Records shown:
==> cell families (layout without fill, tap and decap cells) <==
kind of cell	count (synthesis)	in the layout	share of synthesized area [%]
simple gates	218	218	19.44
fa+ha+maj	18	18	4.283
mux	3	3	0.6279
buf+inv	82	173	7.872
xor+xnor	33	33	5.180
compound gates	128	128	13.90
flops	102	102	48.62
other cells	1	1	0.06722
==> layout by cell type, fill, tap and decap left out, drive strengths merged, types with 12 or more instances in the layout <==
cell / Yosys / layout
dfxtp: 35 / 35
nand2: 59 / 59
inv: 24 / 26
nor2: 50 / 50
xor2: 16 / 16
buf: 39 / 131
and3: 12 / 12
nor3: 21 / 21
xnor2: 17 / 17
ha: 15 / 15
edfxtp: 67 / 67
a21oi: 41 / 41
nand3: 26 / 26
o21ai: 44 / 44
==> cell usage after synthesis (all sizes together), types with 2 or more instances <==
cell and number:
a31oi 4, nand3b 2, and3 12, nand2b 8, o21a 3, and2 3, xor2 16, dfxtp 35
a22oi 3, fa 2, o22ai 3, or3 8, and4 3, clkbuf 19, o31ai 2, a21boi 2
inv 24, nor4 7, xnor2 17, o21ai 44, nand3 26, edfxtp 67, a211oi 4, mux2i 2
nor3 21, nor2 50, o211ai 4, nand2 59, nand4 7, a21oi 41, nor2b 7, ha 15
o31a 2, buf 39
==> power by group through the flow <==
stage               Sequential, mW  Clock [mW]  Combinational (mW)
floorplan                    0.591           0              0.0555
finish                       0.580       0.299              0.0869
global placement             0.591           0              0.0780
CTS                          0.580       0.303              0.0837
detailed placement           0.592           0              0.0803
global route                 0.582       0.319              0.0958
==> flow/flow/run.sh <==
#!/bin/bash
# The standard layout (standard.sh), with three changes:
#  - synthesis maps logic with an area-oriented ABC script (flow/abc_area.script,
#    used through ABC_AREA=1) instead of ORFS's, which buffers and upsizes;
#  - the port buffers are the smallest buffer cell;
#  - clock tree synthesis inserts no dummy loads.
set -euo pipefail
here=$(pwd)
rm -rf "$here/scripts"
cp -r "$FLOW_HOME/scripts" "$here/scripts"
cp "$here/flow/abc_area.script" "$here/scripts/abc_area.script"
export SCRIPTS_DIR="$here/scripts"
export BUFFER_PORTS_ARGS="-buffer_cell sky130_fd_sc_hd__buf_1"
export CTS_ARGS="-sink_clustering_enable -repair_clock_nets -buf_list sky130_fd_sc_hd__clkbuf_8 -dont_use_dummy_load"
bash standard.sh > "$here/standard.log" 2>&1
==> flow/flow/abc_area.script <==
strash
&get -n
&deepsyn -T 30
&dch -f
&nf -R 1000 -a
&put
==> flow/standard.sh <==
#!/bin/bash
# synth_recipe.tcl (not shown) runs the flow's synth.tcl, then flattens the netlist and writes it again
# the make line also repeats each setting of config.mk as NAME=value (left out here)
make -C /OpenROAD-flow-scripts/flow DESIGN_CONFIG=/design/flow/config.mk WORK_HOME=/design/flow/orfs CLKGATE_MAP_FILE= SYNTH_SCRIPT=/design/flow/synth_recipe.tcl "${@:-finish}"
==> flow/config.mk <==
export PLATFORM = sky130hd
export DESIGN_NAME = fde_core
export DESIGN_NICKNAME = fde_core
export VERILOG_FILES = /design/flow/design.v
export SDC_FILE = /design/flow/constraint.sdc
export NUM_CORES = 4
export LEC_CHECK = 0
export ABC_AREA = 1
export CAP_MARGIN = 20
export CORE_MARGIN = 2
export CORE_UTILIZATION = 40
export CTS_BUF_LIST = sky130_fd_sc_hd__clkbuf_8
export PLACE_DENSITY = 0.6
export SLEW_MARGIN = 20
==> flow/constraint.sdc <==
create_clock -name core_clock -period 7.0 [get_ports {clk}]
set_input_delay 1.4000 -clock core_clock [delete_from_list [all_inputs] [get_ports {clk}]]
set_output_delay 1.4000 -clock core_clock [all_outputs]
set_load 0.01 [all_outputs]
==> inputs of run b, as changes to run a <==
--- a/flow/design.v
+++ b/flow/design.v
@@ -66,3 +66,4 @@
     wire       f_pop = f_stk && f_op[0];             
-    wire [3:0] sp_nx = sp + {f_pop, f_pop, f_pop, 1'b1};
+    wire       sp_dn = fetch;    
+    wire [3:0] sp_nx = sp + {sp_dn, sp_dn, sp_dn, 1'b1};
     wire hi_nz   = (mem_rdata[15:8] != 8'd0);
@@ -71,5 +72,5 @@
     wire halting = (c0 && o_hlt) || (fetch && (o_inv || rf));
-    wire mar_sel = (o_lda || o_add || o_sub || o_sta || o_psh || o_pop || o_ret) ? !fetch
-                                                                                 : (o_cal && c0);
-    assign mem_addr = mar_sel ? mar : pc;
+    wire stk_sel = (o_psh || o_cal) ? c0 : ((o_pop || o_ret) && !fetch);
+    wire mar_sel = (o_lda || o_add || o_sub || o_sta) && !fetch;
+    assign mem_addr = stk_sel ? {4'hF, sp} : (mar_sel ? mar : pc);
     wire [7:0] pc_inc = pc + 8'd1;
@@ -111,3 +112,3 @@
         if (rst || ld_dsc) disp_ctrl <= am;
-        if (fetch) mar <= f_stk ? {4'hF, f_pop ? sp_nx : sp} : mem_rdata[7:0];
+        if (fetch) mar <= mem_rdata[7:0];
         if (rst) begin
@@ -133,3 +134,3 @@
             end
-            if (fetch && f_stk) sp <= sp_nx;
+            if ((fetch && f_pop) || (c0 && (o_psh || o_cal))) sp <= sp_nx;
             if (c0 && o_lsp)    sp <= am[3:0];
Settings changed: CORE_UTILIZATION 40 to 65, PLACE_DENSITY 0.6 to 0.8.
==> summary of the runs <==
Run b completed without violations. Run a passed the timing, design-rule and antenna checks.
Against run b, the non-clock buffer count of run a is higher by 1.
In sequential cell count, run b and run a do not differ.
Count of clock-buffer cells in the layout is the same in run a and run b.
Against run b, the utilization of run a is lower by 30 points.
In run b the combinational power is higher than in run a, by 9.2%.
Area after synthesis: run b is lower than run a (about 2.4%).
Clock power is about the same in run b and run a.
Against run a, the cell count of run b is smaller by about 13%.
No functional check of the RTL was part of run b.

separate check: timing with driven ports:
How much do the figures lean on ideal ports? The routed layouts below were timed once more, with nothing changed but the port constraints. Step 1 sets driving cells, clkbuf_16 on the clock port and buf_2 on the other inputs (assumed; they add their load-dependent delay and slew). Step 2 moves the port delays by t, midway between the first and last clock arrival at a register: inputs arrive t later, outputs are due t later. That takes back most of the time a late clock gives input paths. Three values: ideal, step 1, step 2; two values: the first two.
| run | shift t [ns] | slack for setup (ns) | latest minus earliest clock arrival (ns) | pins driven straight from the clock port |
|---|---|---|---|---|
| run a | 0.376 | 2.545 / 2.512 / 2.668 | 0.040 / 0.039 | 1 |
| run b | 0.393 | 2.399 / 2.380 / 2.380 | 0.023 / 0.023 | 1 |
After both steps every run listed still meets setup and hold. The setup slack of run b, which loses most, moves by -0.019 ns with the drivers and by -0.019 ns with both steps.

The task:
Your answer should be one number: how many lines in the records above include "changes".

Output for this exercise:
2